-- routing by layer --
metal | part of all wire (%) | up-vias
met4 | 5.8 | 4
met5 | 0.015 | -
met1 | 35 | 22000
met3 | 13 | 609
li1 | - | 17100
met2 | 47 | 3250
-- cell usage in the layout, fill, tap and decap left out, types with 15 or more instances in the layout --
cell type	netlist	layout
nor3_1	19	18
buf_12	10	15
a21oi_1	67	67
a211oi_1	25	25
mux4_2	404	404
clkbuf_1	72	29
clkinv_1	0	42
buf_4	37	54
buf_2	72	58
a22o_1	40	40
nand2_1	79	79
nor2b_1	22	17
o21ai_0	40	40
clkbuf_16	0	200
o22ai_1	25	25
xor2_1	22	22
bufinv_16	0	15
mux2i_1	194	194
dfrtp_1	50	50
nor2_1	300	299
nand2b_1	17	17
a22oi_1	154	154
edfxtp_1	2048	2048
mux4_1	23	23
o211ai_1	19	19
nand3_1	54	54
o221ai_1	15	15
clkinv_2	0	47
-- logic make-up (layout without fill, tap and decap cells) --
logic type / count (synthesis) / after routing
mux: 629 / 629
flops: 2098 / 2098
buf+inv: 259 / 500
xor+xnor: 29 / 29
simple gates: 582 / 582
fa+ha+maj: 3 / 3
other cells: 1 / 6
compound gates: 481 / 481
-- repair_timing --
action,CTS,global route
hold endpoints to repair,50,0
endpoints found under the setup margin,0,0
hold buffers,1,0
[src/rtl/latch_driver.sv]
// rtl/latch_driver.sv - serializes a word onto a latch d/le pair with setup/strobe/hold timing
// Optional even-parity slot after the MSB is enabled with LATCH_DRIVER_PARITY_EN.
module latch_driver #(
    parameter int WIDTH      = 8,
    parameter int SETUP_CYC  = 1,
    parameter int STROBE_CYC = 2,
    parameter int HOLD_CYC   = 1
) (
    input  logic             clock,
    input  logic             reset,
    input  logic             in_valid,
    output logic             in_ready,
    input  logic [WIDTH-1:0] in_data,
    output logic             d_out,
    output logic             le_out,
    output logic             clr_out,
    output logic             busy,
    output logic             done
);

`ifdef LATCH_DRIVER_PARITY_EN
    localparam int NBITS = WIDTH + 1;
`else
    localparam int NBITS = WIDTH;
`endif
    localparam int BW = $clog2(WIDTH + 2);

    localparam logic [3:0]    SETUP_LAST  = 4'(SETUP_CYC - 1);
    localparam logic [3:0]    STROBE_LAST = 4'(STROBE_CYC - 1);
    localparam logic [3:0]    HOLD_LAST   = 4'(HOLD_CYC - 1);
    localparam logic [BW-1:0] BIT_LAST    = BW'(NBITS - 1);
    localparam logic [BW-1:0] BIT_ONE     = BW'(1);

    typedef enum logic [2:0] {
        IDLE,
        CLEAR,
        SETUP,
        STROBE,
        HOLD,
        DONE
    } state_t;

    state_t           state_q, state_d;
    logic [NBITS-1:0] sr_q, sr_d;
    logic [3:0]       cyc_q, cyc_d;
    logic [BW-1:0]    bit_q, bit_d;

    always_ff @(posedge clock or negedge reset) begin
        if (!reset) begin
            state_q <= IDLE;
            sr_q    <= '0;
            cyc_q   <= '0;
            bit_q   <= '0;
        end else begin
            state_q <= state_d;
            sr_q    <= sr_d;
            cyc_q   <= cyc_d;
            bit_q   <= bit_d;
        end
    end

    always_comb begin
        state_d  = state_q;
        sr_d     = sr_q;
        cyc_d    = cyc_q;
        bit_d    = bit_q;
        in_ready = 1'b0;
        d_out    = 1'b0;
        le_out   = 1'b0;
        clr_out  = 1'b0;
        busy     = 1'b1;
        done     = 1'b0;

        case (state_q)
            IDLE: begin
                in_ready = 1'b1;
                busy     = 1'b0;
                if (in_valid) begin
`ifdef LATCH_DRIVER_PARITY_EN
                    sr_d = {^in_data, in_data};
`else
                    sr_d = in_data;
`endif
                    cyc_d   = '0;
                    bit_d   = '0;
                    state_d = CLEAR;
                end
            end
            CLEAR: begin
                clr_out = 1'b1;
                cyc_d   = '0;
                state_d = SETUP;
            end
            SETUP: begin
                d_out = sr_q[0];
                if (cyc_q == SETUP_LAST) begin
                    cyc_d   = '0;
                    state_d = STROBE;
                end else begin
                    cyc_d = cyc_q + 4'd1;
                end
            end
            STROBE: begin
                d_out  = sr_q[0];
                le_out = 1'b1;
                if (cyc_q == STROBE_LAST) begin
                    cyc_d   = '0;
                    state_d = HOLD;
                end else begin
                    cyc_d = cyc_q + 4'd1;
                end
            end
            HOLD: begin
                d_out = sr_q[0];
                if (cyc_q == HOLD_LAST) begin
                    cyc_d = '0;
                    if (bit_q == BIT_LAST) begin
                        state_d = DONE;
                    end else begin
                        // Shifting here is what moves d_out, so it only ever changes on entry to SETUP.
                        sr_d    = sr_q >> 1;
                        bit_d   = bit_q + BIT_ONE;
                        state_d = SETUP;
                    end
                end else begin
                    cyc_d = cyc_q + 4'd1;
                end
            end
            DONE: begin
                done    = 1'b1;
                state_d = IDLE;
            end
            default: begin
                state_d = IDLE;
            end
        endcase
    end

endmodule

__Task details__: Count the lines in the data that contain the string "decap", and give nothing but that number.

__Output for this exercise__: 2